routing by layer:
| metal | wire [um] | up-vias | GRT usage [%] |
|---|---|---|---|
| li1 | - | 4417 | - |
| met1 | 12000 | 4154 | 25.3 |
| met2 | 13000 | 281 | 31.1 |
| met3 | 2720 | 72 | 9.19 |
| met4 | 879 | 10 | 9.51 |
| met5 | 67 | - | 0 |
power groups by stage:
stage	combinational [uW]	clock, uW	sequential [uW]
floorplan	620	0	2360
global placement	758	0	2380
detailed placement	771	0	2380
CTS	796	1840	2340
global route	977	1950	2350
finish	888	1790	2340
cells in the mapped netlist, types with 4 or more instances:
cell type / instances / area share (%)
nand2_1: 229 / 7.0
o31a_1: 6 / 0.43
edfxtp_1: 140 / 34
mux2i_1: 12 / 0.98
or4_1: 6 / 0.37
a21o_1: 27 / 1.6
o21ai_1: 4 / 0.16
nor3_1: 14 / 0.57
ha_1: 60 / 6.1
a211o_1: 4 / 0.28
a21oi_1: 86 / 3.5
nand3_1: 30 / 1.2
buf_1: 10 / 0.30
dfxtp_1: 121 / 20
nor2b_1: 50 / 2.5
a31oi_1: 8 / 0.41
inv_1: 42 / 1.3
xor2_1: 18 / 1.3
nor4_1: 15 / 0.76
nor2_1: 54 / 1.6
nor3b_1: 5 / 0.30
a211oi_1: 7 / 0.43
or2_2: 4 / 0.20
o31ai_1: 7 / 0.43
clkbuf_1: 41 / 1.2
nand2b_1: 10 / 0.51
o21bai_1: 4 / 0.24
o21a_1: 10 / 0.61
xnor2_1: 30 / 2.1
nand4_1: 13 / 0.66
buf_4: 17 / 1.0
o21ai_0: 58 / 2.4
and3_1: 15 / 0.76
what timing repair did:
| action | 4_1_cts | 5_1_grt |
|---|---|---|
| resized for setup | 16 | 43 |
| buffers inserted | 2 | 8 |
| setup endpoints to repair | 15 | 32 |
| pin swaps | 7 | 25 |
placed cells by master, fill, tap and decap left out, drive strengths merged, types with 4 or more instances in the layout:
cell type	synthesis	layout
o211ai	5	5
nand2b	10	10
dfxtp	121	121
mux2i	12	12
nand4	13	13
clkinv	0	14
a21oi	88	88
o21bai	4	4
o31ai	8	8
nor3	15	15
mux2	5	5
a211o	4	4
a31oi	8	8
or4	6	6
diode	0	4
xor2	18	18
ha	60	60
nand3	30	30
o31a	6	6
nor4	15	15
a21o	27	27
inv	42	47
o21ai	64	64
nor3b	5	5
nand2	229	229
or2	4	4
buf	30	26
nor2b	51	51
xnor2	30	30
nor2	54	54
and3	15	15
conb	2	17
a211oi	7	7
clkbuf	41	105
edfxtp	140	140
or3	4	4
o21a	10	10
## src/rtl/md5de_pkg.sv

```systemverilog
// ----------------------------------------------------------------------------
// md5de_pkg
// Shared types, constants and round tables for the md5 digest engine.
// ----------------------------------------------------------------------------
package md5de_pkg;

    // md5 chaining initial values
    localparam logic [31:0] IV_A = 32'h67452301;
    localparam logic [31:0] IV_B = 32'hefcdab89;
    localparam logic [31:0] IV_C = 32'h98badcfe;
    localparam logic [31:0] IV_D = 32'h10325476;

    localparam logic [7:0]  PAD_BYTE   = 8'h80;
    localparam logic [2:0]  FULL_COUNT = 3'd4;
    localparam logic [3:0]  LAST_SLOT  = 4'd15;
    localparam logic [3:0]  LEN_SLOT   = 4'd14;
    localparam logic [5:0]  LAST_ROUND = 6'd63;

    // controller states
    typedef enum logic [3:0] {
        ST_IDLE,
        ST_PAD80,
        ST_PADZ,
        ST_LENLO,
        ST_LENHI,
        ST_LOAD,
        ST_ROUND,
        ST_FINAL,
        ST_DONE
    } ctrl_state_t;

    // source of a word written into the block buffer
    typedef enum logic [2:0] {
        SRC_INPUT,
        SRC_PAD80,
        SRC_ZERO,
        SRC_LENLO,
        SRC_LENHI
    } put_src_t;

    typedef struct packed {
        logic     put_en;
        put_src_t put_src;
        logic     len_en;
        logic     load;
        logic     round_en;
        logic     final_en;
        logic     done;
    } dp_cmd_t;

    typedef struct packed {
        logic [3:0] pos;
        logic       full_word;
        logic       rnd_last;
    } dp_status_t;

    // buffer word used by a round
    function automatic logic [3:0] msg_index(input logic [5:0] r);
        logic [3:0] lo;
        lo = r[3:0];
        case (r[5:4])
            2'd0:    msg_index = lo;
            2'd1:    msg_index = 4'((lo << 2) + lo + 4'd1);
            2'd2:    msg_index = 4'((lo << 1) + lo + 4'd5);
            default: msg_index = 4'((lo << 3) - lo);
        endcase
    endfunction

    // left rotate amount of a round
    function automatic logic [4:0] rot_amount(input logic [5:0] r);
        case ({r[5:4], r[1:0]})
            4'd0:    rot_amount = 5'd7;
            4'd1:    rot_amount = 5'd12;
            4'd2:    rot_amount = 5'd17;
            4'd3:    rot_amount = 5'd22;
            4'd4:    rot_amount = 5'd5;
            4'd5:    rot_amount = 5'd9;
            4'd6:    rot_amount = 5'd14;
            4'd7:    rot_amount = 5'd20;
            4'd8:    rot_amount = 5'd4;
            4'd9:    rot_amount = 5'd11;
            4'd10:   rot_amount = 5'd16;
            4'd11:   rot_amount = 5'd23;
            4'd12:   rot_amount = 5'd6;
            4'd13:   rot_amount = 5'd10;
            4'd14:   rot_amount = 5'd15;
            default: rot_amount = 5'd21;
        endcase
    endfunction

    // sine-derived round constants
    function automatic logic [31:0] round_const(input logic [5:0] r);
        case (r)
            6'd0:  round_const = 32'hd76aa478;
            6'd1:  round_const = 32'he8c7b756;
            6'd2:  round_const = 32'h242070db;
            6'd3:  round_const = 32'hc1bdceee;
            6'd4:  round_const = 32'hf57c0faf;
            6'd5:  round_const = 32'h4787c62a;
            6'd6:  round_const = 32'ha8304613;
            6'd7:  round_const = 32'hfd469501;
            6'd8:  round_const = 32'h698098d8;
            6'd9:  round_const = 32'h8b44f7af;
            6'd10: round_const = 32'hffff5bb1;
            6'd11: round_const = 32'h895cd7be;
            6'd12: round_const = 32'h6b901122;
            6'd13: round_const = 32'hfd987193;
            6'd14: round_const = 32'ha679438e;
            6'd15: round_const = 32'h49b40821;
            6'd16: round_const = 32'hf61e2562;
            6'd17: round_const = 32'hc040b340;
            6'd18: round_const = 32'h265e5a51;
            6'd19: round_const = 32'he9b6c7aa;
            6'd20: round_const = 32'hd62f105d;
            6'd21: round_const = 32'h02441453;
            6'd22: round_const = 32'hd8a1e681;
            6'd23: round_const = 32'he7d3fbc8;
            6'd24: round_const = 32'h21e1cde6;
            6'd25: round_const = 32'hc33707d6;
            6'd26: round_const = 32'hf4d50d87;
            6'd27: round_const = 32'h455a14ed;
            6'd28: round_const = 32'ha9e3e905;
            6'd29: round_const = 32'hfcefa3f8;
            6'd30: round_const = 32'h676f02d9;
            6'd31: round_const = 32'h8d2a4c8a;
            6'd32: round_const = 32'hfffa3942;
            6'd33: round_const = 32'h8771f681;
            6'd34: round_const = 32'h6d9d6122;
            6'd35: round_const = 32'hfde5380c;
            6'd36: round_const = 32'ha4beea44;
            6'd37: round_const = 32'h4bdecfa9;
            6'd38: round_const = 32'hf6bb4b60;
            6'd39: round_const = 32'hbebfbc70;
            6'd40: round_const = 32'h289b7ec6;
            6'd41: round_const = 32'heaa127fa;
            6'd42: round_const = 32'hd4ef3085;
            6'd43: round_const = 32'h04881d05;
            6'd44: round_const = 32'hd9d4d039;
            6'd45: round_const = 32'he6db99e5;
            6'd46: round_const = 32'h1fa27cf8;
            6'd47: round_const = 32'hc4ac5665;
            6'd48: round_const = 32'hf4292244;
            6'd49: round_const = 32'h432aff97;
            6'd50: round_const = 32'hab9423a7;
            6'd51: round_const = 32'hfc93a039;
            6'd52: round_const = 32'h655b59c3;
            6'd53: round_const = 32'h8f0ccc92;
            6'd54: round_const = 32'hffeff47d;
            6'd55: round_const = 32'h85845dd1;
            6'd56: round_const = 32'h6fa87e4f;
            6'd57: round_const = 32'hfe2ce6e0;
            6'd58: round_const = 32'ha3014314;
            6'd59: round_const = 32'h4e0811a1;
            6'd60: round_const = 32'hf7537e82;
            6'd61: round_const = 32'hbd3af235;
            6'd62: round_const = 32'h2ad7d2bb;
            default: round_const = 32'heb86d391;
        endcase
    endfunction

endpackage

```

## src/rtl/md5de_dp.sv

```systemverilog
// ----------------------------------------------------------------------------
// md5de_dp
// Datapath: block buffer, length counter, one md5 round per cycle and the
// chaining words, driven by commands from the controller.
// ----------------------------------------------------------------------------
module md5de_dp
    import md5de_pkg::*;
(
    input  logic        aclk,
    input  logic        aresetn,
    input  logic [31:0] s_message_word,
    input  logic [2:0]  s_byte_count,
    input  logic        s_last,
    input  dp_cmd_t     cmd,
    output dp_status_t  status,
    output logic [63:0] m_digest_low,
    output logic [63:0] m_digest_high
);

    logic [31:0] buf_reg [16];
    logic [3:0]  pos_reg, pos_next;
    logic [63:0] len_reg, len_next;
    logic [5:0]  rnd_reg, rnd_next;
    logic [31:0] km_reg;
    logic [31:0] a_reg, b_reg, c_reg, d_reg;
    logic [31:0] a_next, b_next, c_next, d_next;
    logic [31:0] ch_reg [4];
    logic [31:0] ch_next [4];
    logic [63:0] dig_lo_reg, dig_hi_reg;

    logic [2:0]  eff_cnt;
    logic [31:0] in_word;
    logic [31:0] put_data;
    logic [31:0] f_val;
    logic [31:0] t_sum;
    logic [31:0] t_rot;
    logic [4:0]  shamt;
    logic [5:0]  rnd_fetch;

    // effective byte count of the incoming word
    assign eff_cnt = (!s_last || s_byte_count > FULL_COUNT) ? FULL_COUNT : s_byte_count;

    // short final word gets the pad byte right after its data
    always_comb begin
        case (eff_cnt)
            3'd0:    in_word = {24'h0, PAD_BYTE};
            3'd1:    in_word = {16'h0, PAD_BYTE, s_message_word[7:0]};
            3'd2:    in_word = {8'h0, PAD_BYTE, s_message_word[15:0]};
            3'd3:    in_word = {PAD_BYTE, s_message_word[23:0]};
            default: in_word = s_message_word;
        endcase
    end

    // word written into the buffer
    always_comb begin
        case (cmd.put_src)
            SRC_INPUT: put_data = in_word;
            SRC_PAD80: put_data = {24'h0, PAD_BYTE};
            SRC_LENLO: put_data = len_reg[31:0];
            SRC_LENHI: put_data = len_reg[63:32];
            default:   put_data = 32'h0;
        endcase
    end

    // buffer write
    always_ff @(posedge aclk) begin
        if (cmd.put_en) begin
            buf_reg[pos_reg] <= put_data;
        end
    end

    // round function and rotate
    always_comb begin
        case (rnd_reg[5:4])
            2'd0:    f_val = (b_reg & c_reg) | (~b_reg & d_reg);
            2'd1:    f_val = (b_reg & d_reg) | (c_reg & ~d_reg);
            2'd2:    f_val = b_reg ^ c_reg ^ d_reg;
            default: f_val = c_reg ^ (b_reg | ~d_reg);
        endcase
        shamt = rot_amount(rnd_reg);
        t_sum = f_val + a_reg + km_reg;
        t_rot = (t_sum << shamt) | (t_sum >> (6'd32 - {1'b0, shamt}));
    end

    // constant plus message word, fetched one round ahead
    assign rnd_fetch = cmd.load ? 6'd0 : rnd_reg + 6'd1;

    // next state of counters and working words
    always_comb begin
        pos_next = pos_reg;
        len_next = len_reg;
        rnd_next = rnd_reg;
        a_next   = a_reg;
        b_next   = b_reg;
        c_next   = c_reg;
        d_next   = d_reg;
        for (int i = 0; i < 4; i++) begin
            ch_next[i] = ch_reg[i];
        end
        if (cmd.put_en) begin
            pos_next = pos_reg + 4'd1;
        end
        if (cmd.len_en) begin
            len_next = len_reg + {58'h0, eff_cnt, 3'b000};
        end
        if (cmd.load) begin
            rnd_next = 6'd0;
            a_next   = ch_reg[0];
            b_next   = ch_reg[1];
            c_next   = ch_reg[2];
            d_next   = ch_reg[3];
        end
        if (cmd.round_en) begin
            rnd_next = rnd_reg + 6'd1;
            a_next   = d_reg;
            b_next   = b_reg + t_rot;
            c_next   = b_reg;
            d_next   = c_reg;
        end
        if (cmd.final_en) begin
            ch_next[0] = ch_reg[0] + a_reg;
            ch_next[1] = ch_reg[1] + b_reg;
            ch_next[2] = ch_reg[2] + c_reg;
            ch_next[3] = ch_reg[3] + d_reg;
        end
        if (cmd.done) begin
            len_next   = 64'h0;
            ch_next[0] = IV_A;
            ch_next[1] = IV_B;
            ch_next[2] = IV_C;
            ch_next[3] = IV_D;
        end
    end

    // control state registers
    always_ff @(posedge aclk) begin
        if (!aresetn) begin
            pos_reg  <= 4'd0;
            len_reg  <= 64'h0;
            rnd_reg  <= 6'd0;
            a_reg    <= 32'h0;
            b_reg    <= 32'h0;
            c_reg    <= 32'h0;
            d_reg    <= 32'h0;
            ch_reg[0] <= IV_A;
            ch_reg[1] <= IV_B;
            ch_reg[2] <= IV_C;
            ch_reg[3] <= IV_D;
        end else begin
            pos_reg <= pos_next;
            len_reg <= len_next;
            rnd_reg <= rnd_next;
            a_reg   <= a_next;
            b_reg   <= b_next;
            c_reg   <= c_next;
            d_reg   <= d_next;
            for (int i = 0; i < 4; i++) begin
                ch_reg[i] <= ch_next[i];
            end
        end
    end

    // payload registers
    always_ff @(posedge aclk) begin
        if (cmd.load || cmd.round_en) begin
            km_reg <= round_const(rnd_fetch) + buf_reg[msg_index(rnd_fetch)];
        end
        if (cmd.done) begin
            dig_lo_reg <= {ch_reg[1], ch_reg[0]};
            dig_hi_reg <= {ch_reg[3], ch_reg[2]};
        end
    end

    assign m_digest_low     = dig_lo_reg;
    assign m_digest_high    = dig_hi_reg;
    assign status.pos       = pos_reg;
    assign status.full_word = (eff_cnt == FULL_COUNT);
    assign status.rnd_last  = (rnd_reg == LAST_ROUND);

    // a block starts only when the buffer has wrapped
    a_load_at_wrap: assert property (@(posedge aclk) disable iff (!aresetn)
        cmd.load |-> pos_reg == 4'd0)
        else $error("round load with partly filled buffer");

    // no buffer write while rounds read it
    a_no_put_in_rounds: assert property (@(posedge aclk) disable iff (!aresetn)
        cmd.round_en |-> !cmd.put_en)
        else $error("buffer written during rounds");

    // chaining words reload after a digest
    a_iv_after_done: assert property (@(posedge aclk) disable iff (!aresetn)
        cmd.done |=> ch_reg[0] == IV_A && ch_reg[3] == IV_D && len_reg == 64'h0)
        else $error("chaining words not reloaded");

endmodule

```

## src/rtl/md5de_ctrl.sv

```systemverilog
// ----------------------------------------------------------------------------
// md5de_ctrl
// Controller: takes message words, sequences padding, length words, the
// 64 rounds of each block and the digest handoff.
// ----------------------------------------------------------------------------
module md5de_ctrl
    import md5de_pkg::*;
(
    input  logic       aclk,
    input  logic       aresetn,
    input  logic       s_valid,
    input  logic       s_last,
    output logic       s_ready,
    output logic       m_valid,
    input  logic       m_ready,
    input  dp_status_t status,
    output dp_cmd_t    cmd
);

    ctrl_state_t state_reg, state_next;
    ctrl_state_t ret_reg, ret_next;
    logic        mval_reg, mval_next;

    // next state and datapath commands
    always_comb begin
        ctrl_state_t follow;
        follow     = ST_IDLE;
        state_next = state_reg;
        ret_next   = ret_reg;
        cmd        = '0;
        s_ready    = 1'b0;
        case (state_reg)
            ST_IDLE: begin
                s_ready = 1'b1;
                if (s_valid) begin
                    cmd.put_en  = 1'b1;
                    cmd.put_src = SRC_INPUT;
                    cmd.len_en  = 1'b1;
                    if (!s_last) begin
                        follow = ST_IDLE;
                    end else if (status.full_word) begin
                        follow = ST_PAD80;
                    end else begin
                        follow = ST_PADZ;
                    end
                end
            end
            ST_PAD80: begin
                cmd.put_en  = 1'b1;
                cmd.put_src = SRC_PAD80;
                follow      = ST_PADZ;
            end
            ST_PADZ: begin
                if (status.pos == LEN_SLOT) begin
                    state_next = ST_LENLO;
                end else begin
                    cmd.put_en  = 1'b1;
                    cmd.put_src = SRC_ZERO;
                    follow      = ST_PADZ;
                end
            end
            ST_LENLO: begin
                cmd.put_en  = 1'b1;
                cmd.put_src = SRC_LENLO;
                follow      = ST_LENHI;
            end
            ST_LENHI: begin
                cmd.put_en  = 1'b1;
                cmd.put_src = SRC_LENHI;
                follow      = ST_DONE;
            end
            ST_LOAD: begin
                cmd.load   = 1'b1;
                state_next = ST_ROUND;
            end
            ST_ROUND: begin
                cmd.round_en = 1'b1;
                if (status.rnd_last) begin
                    state_next = ST_FINAL;
                end
            end
            ST_FINAL: begin
                cmd.final_en = 1'b1;
                state_next   = ret_reg;
            end
            ST_DONE: begin
                if (!mval_reg || m_ready) begin
                    cmd.done   = 1'b1;
                    state_next = ST_IDLE;
                end
            end
            default: begin
                state_next = ST_IDLE;
            end
        endcase
        // a write into the last slot starts the rounds
        if (cmd.put_en) begin
            if (status.pos == LAST_SLOT) begin
                state_next = ST_LOAD;
                ret_next   = follow;
            end else begin
                state_next = follow;
            end
        end
    end

    // result valid flag
    always_comb begin
        mval_next = mval_reg;
        if (cmd.done) begin
            mval_next = 1'b1;
        end else if (m_ready) begin
            mval_next = 1'b0;
        end
    end

    always_ff @(posedge aclk) begin
        if (!aresetn) begin
            state_reg <= ST_IDLE;
            ret_reg   <= ST_IDLE;
            mval_reg  <= 1'b0;
        end else begin
            state_reg <= state_next;
            ret_reg   <= ret_next;
            mval_reg  <= mval_next;
        end
    end

    assign m_valid = mval_reg;

    // high length word always closes a block
    a_lenhi_to_load: assert property (@(posedge aclk) disable iff (!aresetn)
        state_reg == ST_LENHI |=> state_reg == ST_LOAD && ret_reg == ST_DONE)
        else $error("length word did not start the final block");

    // a pending digest is never overwritten
    a_done_free_slot: assert property (@(posedge aclk) disable iff (!aresetn)
        cmd.done |-> !mval_reg || m_ready)
        else $error("digest overwritten while pending");

    // the last round hands over to the chaining add
    a_round_end: assert property (@(posedge aclk) disable iff (!aresetn)
        state_reg == ST_ROUND && status.rnd_last |=> state_reg == ST_FINAL)
        else $error("round sequence overran");

endmodule

```

## src/rtl/md5_digest_engine_unit.sv

```systemverilog
// ----------------------------------------------------------------------------
// md5_digest_engine_unit
// md5 digest over a stream of little-endian 32-bit message words.
//
// channel   direction  ports
// s_        in         s_message_word[31:0], s_byte_count[2:0], s_last
// m_        out        m_digest_low[63:0], m_digest_high[63:0]
//
// a word is taken while the engine is idle; each full block of 16 words
// then costs a load, 64 rounds at one round per cycle and a chaining
// add, during which no request is taken.
// the final word adds pad and length writes, plus one more block when
// the length does not fit.
// aresetn is synchronous; it loads the md5 initial values and clears the
// length; the block buffer itself needs no reset.
// a digest waiting on m_ready stalls only the end of the next message.
// ----------------------------------------------------------------------------
module md5_digest_engine_unit
    import md5de_pkg::*;
(
    input  logic        aclk,
    input  logic        aresetn,
    input  logic        s_valid,
    output logic        s_ready,
    input  logic [31:0] s_message_word,
    input  logic [2:0]  s_byte_count,
    input  logic        s_last,
    output logic        m_valid,
    input  logic        m_ready,
    output logic [63:0] m_digest_low,
    output logic [63:0] m_digest_high
);

    dp_cmd_t    cmd;
    dp_status_t status;

    // sequencing
    md5de_ctrl u_ctrl (
        .aclk    (aclk),
        .aresetn (aresetn),
        .s_valid (s_valid),
        .s_last  (s_last),
        .s_ready (s_ready),
        .m_valid (m_valid),
        .m_ready (m_ready),
        .status  (status),
        .cmd     (cmd)
    );

    // buffer, rounds and chaining words
    md5de_dp u_dp (
        .aclk           (aclk),
        .aresetn        (aresetn),
        .s_message_word (s_message_word),
        .s_byte_count   (s_byte_count),
        .s_last         (s_last),
        .cmd            (cmd),
        .status         (status),
        .m_digest_low   (m_digest_low),
        .m_digest_high  (m_digest_high)
    );

endmodule

```

## config.mk

```make
export PLATFORM = sky130hd
export DESIGN_NAME = md5_digest_engine_unit
export DESIGN_NICKNAME = d
export VERILOG_FILES = /design/src/rtl/md5de_pkg.sv /design/src/rtl/md5de_dp.sv /design/src/rtl/md5de_ctrl.sv /design/src/rtl/md5_digest_engine_unit.sv
export SDC_FILE = /design/constraint.sdc
export NUM_CORES = 2
export LEC_CHECK = 0
export ABC_CLOCK_PERIOD_IN_PS = 7370
export BUFFER_PORTS_ARGS = -buffer_cell sky130_fd_sc_hd__buf_2
export CORE_MARGIN = 3
export CORE_UTILIZATION = 55
export CTS_CLUSTER_SIZE = 28
export DETAILED_ROUTE_END_ITERATION = 7
export PLACE_DENSITY = 0.81
export SLEW_MARGIN = 20
export SYNTH_ARGS = -nofsm -noshare
export SYNTH_HDL_FRONTEND = slang
export SYNTH_HIERARCHICAL = 1
export SYNTH_SLANG_ARGS = --single-unit
```

## constraint.sdc

```tcl
create_clock -name aclk -period 7.37 [get_ports aclk]
set_input_delay 1.474 -clock aclk [delete_from_list [all_inputs] [get_ports aclk]]
set_output_delay 1.474 -clock aclk [all_outputs]
set_load 0.01 [all_outputs]
```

○ ○ ○

_WORK REQUEST_
Count how many lines in the listing above hold "stage". Supply only that number.

_TASK OUTPUT_
2